Individual study: The efficacy of a marine reserve in protecting fish species vulnerable to line-fishing, Tsitsikamma Coastal National Park, South Africa
Buxton C.D. & Smale M. J. (1989) Abundance and distribution patterns of three temperate marine reef fish (Teleostei: Sparidae) in exploited and unexploited areas off the Southern Cape coast. Journal of Applied Ecology, 26, 441-451
As an indicator of the effectiveness of a South African marine reserve the abundance and size structure of three supra-benthic reef fish, the sparids Chrysoblephus laticeps, C.cristiceps and Petrus rupestris was determined in a marine reserve and compared with a non-protected area of similar habitat. These three species are important components of the South African recreational and commercial line fisheries.
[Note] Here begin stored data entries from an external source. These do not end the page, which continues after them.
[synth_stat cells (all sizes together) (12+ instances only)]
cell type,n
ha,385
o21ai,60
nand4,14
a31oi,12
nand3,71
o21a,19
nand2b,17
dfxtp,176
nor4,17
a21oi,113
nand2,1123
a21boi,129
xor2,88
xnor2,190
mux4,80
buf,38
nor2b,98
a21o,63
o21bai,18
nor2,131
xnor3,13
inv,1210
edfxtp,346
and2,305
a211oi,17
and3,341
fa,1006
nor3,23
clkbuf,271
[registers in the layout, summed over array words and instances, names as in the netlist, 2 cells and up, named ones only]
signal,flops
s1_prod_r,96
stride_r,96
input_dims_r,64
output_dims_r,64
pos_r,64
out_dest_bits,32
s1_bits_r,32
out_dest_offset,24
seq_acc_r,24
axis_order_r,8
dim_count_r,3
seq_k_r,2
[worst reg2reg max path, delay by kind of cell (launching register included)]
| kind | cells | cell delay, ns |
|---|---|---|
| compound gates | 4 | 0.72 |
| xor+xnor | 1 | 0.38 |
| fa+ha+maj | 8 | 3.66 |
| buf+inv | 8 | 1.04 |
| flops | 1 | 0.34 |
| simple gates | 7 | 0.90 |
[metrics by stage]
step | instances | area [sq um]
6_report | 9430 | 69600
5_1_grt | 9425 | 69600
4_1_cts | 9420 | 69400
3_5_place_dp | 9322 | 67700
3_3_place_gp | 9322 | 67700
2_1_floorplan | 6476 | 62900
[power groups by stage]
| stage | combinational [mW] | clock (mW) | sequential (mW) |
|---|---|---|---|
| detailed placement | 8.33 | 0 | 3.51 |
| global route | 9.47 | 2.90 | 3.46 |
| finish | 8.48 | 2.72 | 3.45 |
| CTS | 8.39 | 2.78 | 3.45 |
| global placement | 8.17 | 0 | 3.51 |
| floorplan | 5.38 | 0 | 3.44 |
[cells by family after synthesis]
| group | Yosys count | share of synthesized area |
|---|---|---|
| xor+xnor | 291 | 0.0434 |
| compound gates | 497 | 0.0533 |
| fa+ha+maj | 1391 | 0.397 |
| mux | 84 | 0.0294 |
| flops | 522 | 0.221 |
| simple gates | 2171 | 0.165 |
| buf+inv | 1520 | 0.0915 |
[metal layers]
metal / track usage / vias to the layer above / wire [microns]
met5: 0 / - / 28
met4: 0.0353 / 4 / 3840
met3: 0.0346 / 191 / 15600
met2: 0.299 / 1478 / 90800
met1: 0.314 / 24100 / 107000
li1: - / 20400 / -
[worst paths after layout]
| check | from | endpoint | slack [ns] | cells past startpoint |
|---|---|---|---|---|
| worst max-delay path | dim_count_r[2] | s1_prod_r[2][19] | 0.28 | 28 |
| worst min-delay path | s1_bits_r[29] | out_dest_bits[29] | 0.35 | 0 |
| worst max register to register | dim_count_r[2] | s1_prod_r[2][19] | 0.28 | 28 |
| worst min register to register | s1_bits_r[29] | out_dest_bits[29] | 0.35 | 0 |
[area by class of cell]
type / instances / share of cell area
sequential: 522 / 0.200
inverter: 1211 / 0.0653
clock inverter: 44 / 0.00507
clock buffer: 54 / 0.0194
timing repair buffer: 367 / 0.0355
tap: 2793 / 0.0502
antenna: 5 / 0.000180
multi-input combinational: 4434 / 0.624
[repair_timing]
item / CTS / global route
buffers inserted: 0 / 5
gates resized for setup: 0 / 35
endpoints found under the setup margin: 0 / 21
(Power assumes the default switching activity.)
### src/tfi_divider.sv
// unsigned restoring divider, one quotient bit per cycle
`timescale 1ns / 1ps
`default_nettype none
module tfi_divider (
	input  wire logic        clk,
	input  wire logic        arst_n,
	input  wire logic        start,
	input  wire logic [63:0] dividend,
	input  wire logic [32:0] divisor,
	output logic             done,
	output logic [63:0]      quotient
);
	logic [63:0] quo_q;
	logic [33:0] rem_q;
	logic [32:0] div_q;
	logic [6:0]  cnt_q;
	logic        busy_q;
	logic [33:0] shifted;
	logic [34:0] trial;

	assign shifted  = {rem_q[32:0], quo_q[63]};
	assign trial    = {1'b0, shifted} - {2'b00, div_q};
	assign quotient = quo_q;

	always_ff @(posedge clk or negedge arst_n) begin
		if (!arst_n) begin
			busy_q <= 1'b0;
			done   <= 1'b0;
			cnt_q  <= '0;
		end else begin
			done <= 1'b0;
			if (start) begin
				busy_q <= 1'b1;
				cnt_q  <= 7'd64;
			end else if (busy_q) begin
				cnt_q <= cnt_q - 7'd1;
				if (cnt_q == 7'd1) begin
					busy_q <= 1'b0;
					done   <= 1'b1;
				end
			end
		end
	end

	always_ff @(posedge clk) begin
		if (start) begin
			quo_q <= dividend;
			rem_q <= '0;
			div_q <= divisor;
		end else if (busy_q) begin
			if (!trial[34]) begin
				rem_q <= trial[33:0];
				quo_q <= {quo_q[62:0], 1'b1};
			end else begin
				rem_q <= shifted;
				quo_q <= {quo_q[62:0], 1'b0};
			end
		end
	end
endmodule
`default_nettype wire

### config.mk
export PLATFORM = sky130hd
export DESIGN_NAME = tfi_divider
export DESIGN_NICKNAME = d
export VERILOG_FILES = /design/src/tfi_divider.sv
export SDC_FILE = /design/constraint.sdc
export NUM_CORES = 1
export LEC_CHECK = 0
export ABC_AREA = 0
export ABC_CLOCK_PERIOD_IN_PS = 8600
export BUFFER_PORTS_ARGS = -buffer_cell sky130_fd_sc_hd__buf_4
export CORE_MARGIN = 1
export CORE_UTILIZATION = 41
export CTS_CLUSTER_DIAMETER = 50
export DETAILED_ROUTE_END_ITERATION = 8
export PLACE_DENSITY = 0.68
export SLEW_MARGIN = 10
export SYNTH_ARGS = -nofsm -noshare
export SYNTH_HDL_FRONTEND = slang
export SYNTH_SLANG_ARGS = --single-unit
### constraint.sdc
create_clock -name clk -period 8.6 [get_ports clk]
set_clock_uncertainty 0.05 [all_clocks]
set_input_delay 1.29 -clock clk [delete_from_list [all_inputs] [get_ports clk]]
set_output_delay 1.29 -clock clk [all_outputs]
set_load 0.005 [all_outputs]
File: src/design/mlpf_pkg.sv
// ----------------------------------------------------------------------------
// mlpf_pkg - shared types and constants of the multilevel priority FIFO
// Sizes, status codes and the controller-to-datapath command.
// ----------------------------------------------------------------------------
package mlpf_pkg;

  localparam int LEVELS      = 4;
  localparam int DEPTH       = 8;
  localparam int VALUE_WIDTH = 16;

  localparam int OP_W        = 1;
  localparam int VALUE_F_W   = 16;
  localparam int PRIO_W      = 3;
  localparam int STATUS_W    = 3;

  localparam int LVL_W   = (LEVELS > 1) ? $clog2(LEVELS) : 1;
  localparam int SLOT_W  = (DEPTH > 1) ? $clog2(DEPTH) : 1;
  localparam int CNT_W   = $clog2(DEPTH + 1);
  localparam int SLOTS   = LEVELS * DEPTH;
  localparam int ADDR_W  = $clog2(SLOTS);

  localparam logic [OP_W-1:0] OP_INSERT = 1'b0;
  localparam logic [OP_W-1:0] OP_REMOVE = 1'b1;

  localparam logic [STATUS_W-1:0] ST_INSERTED = 3'd0;
  localparam logic [STATUS_W-1:0] ST_FULL     = 3'd1;
  localparam logic [STATUS_W-1:0] ST_BAD_PRIO = 3'd2;
  localparam logic [STATUS_W-1:0] ST_REMOVED  = 3'd3;
  localparam logic [STATUS_W-1:0] ST_EMPTY    = 3'd4;

  typedef logic [SLOT_W-1:0] slot_t;
  typedef logic [CNT_W-1:0]  cnt_t;

  typedef struct packed {
    logic load;   // beat accepted: decide, update pointers, access store
  } mlpf_cmd_t;

  function automatic slot_t next_slot(input slot_t idx);
    if (idx == slot_t'(DEPTH - 1)) begin
      return '0;
    end
    return idx + slot_t'(1);
  endfunction

endpackage

File: src/design/mlpf_ram.sv
// ----------------------------------------------------------------------------
// mlpf_ram - generic single-write, single-read RAM
// One write port, one read port with registered read data.
// ----------------------------------------------------------------------------
module mlpf_ram #(
  parameter int WIDTH = 16,
  parameter int DEPTH = 32
) (
  input  logic                     clk,
  input  logic                     we,
  input  logic [$clog2(DEPTH)-1:0] waddr,
  input  logic [WIDTH-1:0]         wdata,
  input  logic                     re,
  input  logic [$clog2(DEPTH)-1:0] raddr,
  output logic [WIDTH-1:0]         rdata
);

  logic [WIDTH-1:0] mem_r [DEPTH];
  logic [WIDTH-1:0] rdata_r;

  always_ff @(posedge clk) begin
    if (we) begin
      mem_r[waddr] <= wdata;
    end
    if (re) begin
      rdata_r <= mem_r[raddr];
    end
  end

  assign rdata = rdata_r;

endmodule

File: src/design/mlpf_dpath.sv
// ----------------------------------------------------------------------------
// mlpf_dpath - per-level FIFO pointers, counts, value store and result
// Picks the level, updates its pointers and holds the result of one beat.
// ----------------------------------------------------------------------------
module mlpf_dpath (
  input  logic                         clk,
  input  logic                         rst_n,
  input  mlpf_pkg::mlpf_cmd_t          cmd,
  input  logic [mlpf_pkg::OP_W-1:0]     op,
  input  logic [mlpf_pkg::VALUE_F_W-1:0] value,
  input  logic [mlpf_pkg::PRIO_W-1:0]   priority_req,
  output logic [mlpf_pkg::STATUS_W-1:0] status,
  output logic [mlpf_pkg::VALUE_F_W-1:0] removed_value,
  output logic [mlpf_pkg::PRIO_W-1:0]   removed_priority
);
  import mlpf_pkg::*;

  slot_t                 head_r  [LEVELS];
  slot_t                 head_nxt[LEVELS];
  slot_t                 tail_r  [LEVELS];
  slot_t                 tail_nxt[LEVELS];
  cnt_t                  cnt_r   [LEVELS];
  cnt_t                  cnt_nxt [LEVELS];
  logic [STATUS_W-1:0]   status_r, status_nxt;
  logic [PRIO_W-1:0]     rprio_r, rprio_nxt;

  logic [LVL_W-1:0]      ins_lvl;
  logic                  bad_prio;
  logic [LVL_W-1:0]      rem_lvl;
  logic                  rem_found;
  logic                  ram_we;
  logic                  ram_re;
  logic [ADDR_W-1:0]     waddr;
  logic [ADDR_W-1:0]     raddr;
  logic [VALUE_WIDTH-1:0] wdata;
  logic [VALUE_WIDTH-1:0] rdata;

  assign bad_prio = (priority_req == '0) || (int'(priority_req) > LEVELS);
  assign ins_lvl  = LVL_W'(priority_req - PRIO_W'(1));
  assign wdata    = VALUE_WIDTH'(value);
  assign waddr    = ADDR_W'(ins_lvl) * ADDR_W'(DEPTH) + ADDR_W'(tail_r[ins_lvl]);
  assign raddr    = ADDR_W'(rem_lvl) * ADDR_W'(DEPTH) + ADDR_W'(head_r[rem_lvl]);

  // most urgent non-empty level
  always_comb begin
    rem_lvl   = '0;
    rem_found = 1'b0;
    for (int i = LEVELS - 1; i >= 0; i--) begin
      if (cnt_r[i] != '0) begin
        rem_lvl   = LVL_W'(i);
        rem_found = 1'b1;
      end
    end
  end

  always_comb begin
    head_nxt   = head_r;
    tail_nxt   = tail_r;
    cnt_nxt    = cnt_r;
    status_nxt = status_r;
    rprio_nxt  = rprio_r;
    ram_we     = 1'b0;
    ram_re     = 1'b0;
    if (cmd.load) begin
      rprio_nxt = '0;
      if (op == OP_INSERT) begin
        if (bad_prio) begin
          status_nxt = ST_BAD_PRIO;
        end else if (cnt_r[ins_lvl] == cnt_t'(DEPTH)) begin
          status_nxt = ST_FULL;
        end else begin
          ram_we            = 1'b1;
          tail_nxt[ins_lvl] = next_slot(tail_r[ins_lvl]);
          cnt_nxt[ins_lvl]  = cnt_r[ins_lvl] + cnt_t'(1);
          status_nxt        = ST_INSERTED;
        end
      end else begin
        if (rem_found) begin
          ram_re            = 1'b1;
          head_nxt[rem_lvl] = next_slot(head_r[rem_lvl]);
          cnt_nxt[rem_lvl]  = cnt_r[rem_lvl] - cnt_t'(1);
          rprio_nxt         = PRIO_W'(rem_lvl) + PRIO_W'(1);
          status_nxt        = ST_REMOVED;
        end else begin
          status_nxt = ST_EMPTY;
        end
      end
    end
  end

  always_ff @(posedge clk) begin
    if (!rst_n) begin
      for (int i = 0; i < LEVELS; i++) begin
        head_r[i] <= '0;
        tail_r[i] <= '0;
        cnt_r[i]  <= '0;
      end
    end else begin
      head_r <= head_nxt;
      tail_r <= tail_nxt;
      cnt_r  <= cnt_nxt;
    end
  end

  always_ff @(posedge clk) begin
    status_r <= status_nxt;
    rprio_r  <= rprio_nxt;
  end

  mlpf_ram #(
    .WIDTH (VALUE_WIDTH),
    .DEPTH (SLOTS)
  ) u_store (
    .clk   (clk),
    .we    (ram_we),
    .waddr (waddr),
    .wdata (wdata),
    .re    (ram_re),
    .raddr (raddr),
    .rdata (rdata)
  );

  assign status           = status_r;
  assign removed_priority = rprio_r;
  assign removed_value    = (status_r == ST_REMOVED) ? VALUE_F_W'(rdata) : '0;

endmodule

File: src/design/mlpf_ctrl.sv
// ----------------------------------------------------------------------------
// mlpf_ctrl - beat sequencing for the multilevel priority FIFO
// Takes one beat, presents its result, waits for it to be taken.
// ----------------------------------------------------------------------------
module mlpf_ctrl (
  input  logic                clk,
  input  logic                rst_n,
  input  logic                in_valid,
  output logic                in_stall,
  output logic                out_valid,
  input  logic                out_stall,
  output mlpf_pkg::mlpf_cmd_t cmd
);
  import mlpf_pkg::*;

  localparam logic S_IDLE = 1'b0;
  localparam logic S_OUT  = 1'b1;

  logic state_r, state_nxt;

  always_comb begin
    state_nxt = state_r;
    cmd.load  = 1'b0;
    unique case (state_r)
      S_IDLE: begin
        if (in_valid) begin
          cmd.load  = 1'b1;
          state_nxt = S_OUT;
        end
      end
      S_OUT: begin
        if (!out_stall) begin
          state_nxt = S_IDLE;
        end
      end
      default: state_nxt = S_IDLE;
    endcase
  end

  always_ff @(posedge clk) begin
    if (!rst_n) begin
      state_r <= S_IDLE;
    end else begin
      state_r <= state_nxt;
    end
  end

  assign in_stall  = (state_r != S_IDLE);
  assign out_valid = (state_r == S_OUT);

endmodule

File: src/design/multilevel_priority_fifo_top.sv
// ----------------------------------------------------------------------------
// multilevel_priority_fifo_top - priority queue of per-level bounded FIFOs
// Result: registered, valid in the cycle after the input beat is taken.
// A new beat is not taken while a result is presented: in_stall stays high
//   until the result is taken, and longer while out_stall is held.
// Reset: synchronous, active low; all levels empty, store contents undefined.
// ----------------------------------------------------------------------------
module multilevel_priority_fifo_top (
  input  logic                           clk,
  input  logic                           rst_n,
  input  logic                           in_valid,
  output logic                           in_stall,
  input  logic [mlpf_pkg::OP_W-1:0]      in_op,
  input  logic [mlpf_pkg::VALUE_F_W-1:0] in_value,
  input  logic [mlpf_pkg::PRIO_W-1:0]    in_priority_req,
  output logic                           out_valid,
  input  logic                           out_stall,
  output logic [mlpf_pkg::STATUS_W-1:0]  out_status,
  output logic [mlpf_pkg::VALUE_F_W-1:0] out_removed_value,
  output logic [mlpf_pkg::PRIO_W-1:0]    out_removed_priority
);
  import mlpf_pkg::*;

  mlpf_cmd_t cmd;

  mlpf_ctrl u_ctrl (
    .clk       (clk),
    .rst_n     (rst_n),
    .in_valid  (in_valid),
    .in_stall  (in_stall),
    .out_valid (out_valid),
    .out_stall (out_stall),
    .cmd       (cmd)
  );

  mlpf_dpath u_dpath (
    .clk              (clk),
    .rst_n            (rst_n),
    .cmd              (cmd),
    .op               (in_op),
    .value            (in_value),
    .priority_req     (in_priority_req),
    .status           (out_status),
    .removed_value    (out_removed_value),
    .removed_priority (out_removed_priority)
  );

endmodule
Study sites: The study was conducted in two areas on the south-eastern Cape coast of South Africa: three unexploited sites in the Tsitsikamma Coastal National Park, a marine reserve along a 60 km stretch of coast between Nature's Valley (34º59'S, 23'34'E) and Oubosstrand (34º 04'S, 24'12'E); an exploited site (regularly fished) off Cape Recife (34º02'S, 25º42'E).
Underwater censuses (transects and point counts) were used to determine the abundance and size structure of the three sparids Chrysoblephus laticeps, C.cristiceps and Petrus rupestris (conspicuous marine reef fish species), inside the Tsitsikamma Coastal National Park and outside the reserve at Cape Recife. Data was compared to evaluate the effectiveness of the reserve as a management option for the fish.
Chrysoblephus laticeps - the 76 individual line transects at the Tsitsikamma sites gave an overall abundance of 0.025 C.laticeps/m² (c.1 fish/39 m²).
P.rupestris - overall average abundance, based on 63 point counts over high-relief areas in Tsitsikamma, was 0.0102 fish/m².
Chrysoblephus cristiceps - overall average abundance for at the Tsitsikamma sites was 0.0028 fish/m² (c.1 fish/357 m²).
In the exploited area, estimates of abundance were significantly lower than those in Tsitsikamma for C.laticeps and P.rupestris. For C.cristiceps, the estimates were not significantly different.
Fish size: Average sizes of C.laticeps and C.cristiceps in Tsiksikamma and Cape Recife were not significantly different. P.rupestris were significantly smaller at Cape Recife. For all three species the maximum recorded fish sizes in Tsitsikamma were considerably larger than those at Cape Recife.
Conclusions: The data from this South African study suggests that the Tsitsikamma Coastal National Park marine reserve is providing effective protection for fish species vulnerable to line-fishing. Sampling showed that the fish were significantly more abundant within the marine reserve, that there were more of the larger size-classes of fish and that the maximum size of fish was greater than outside the reserve.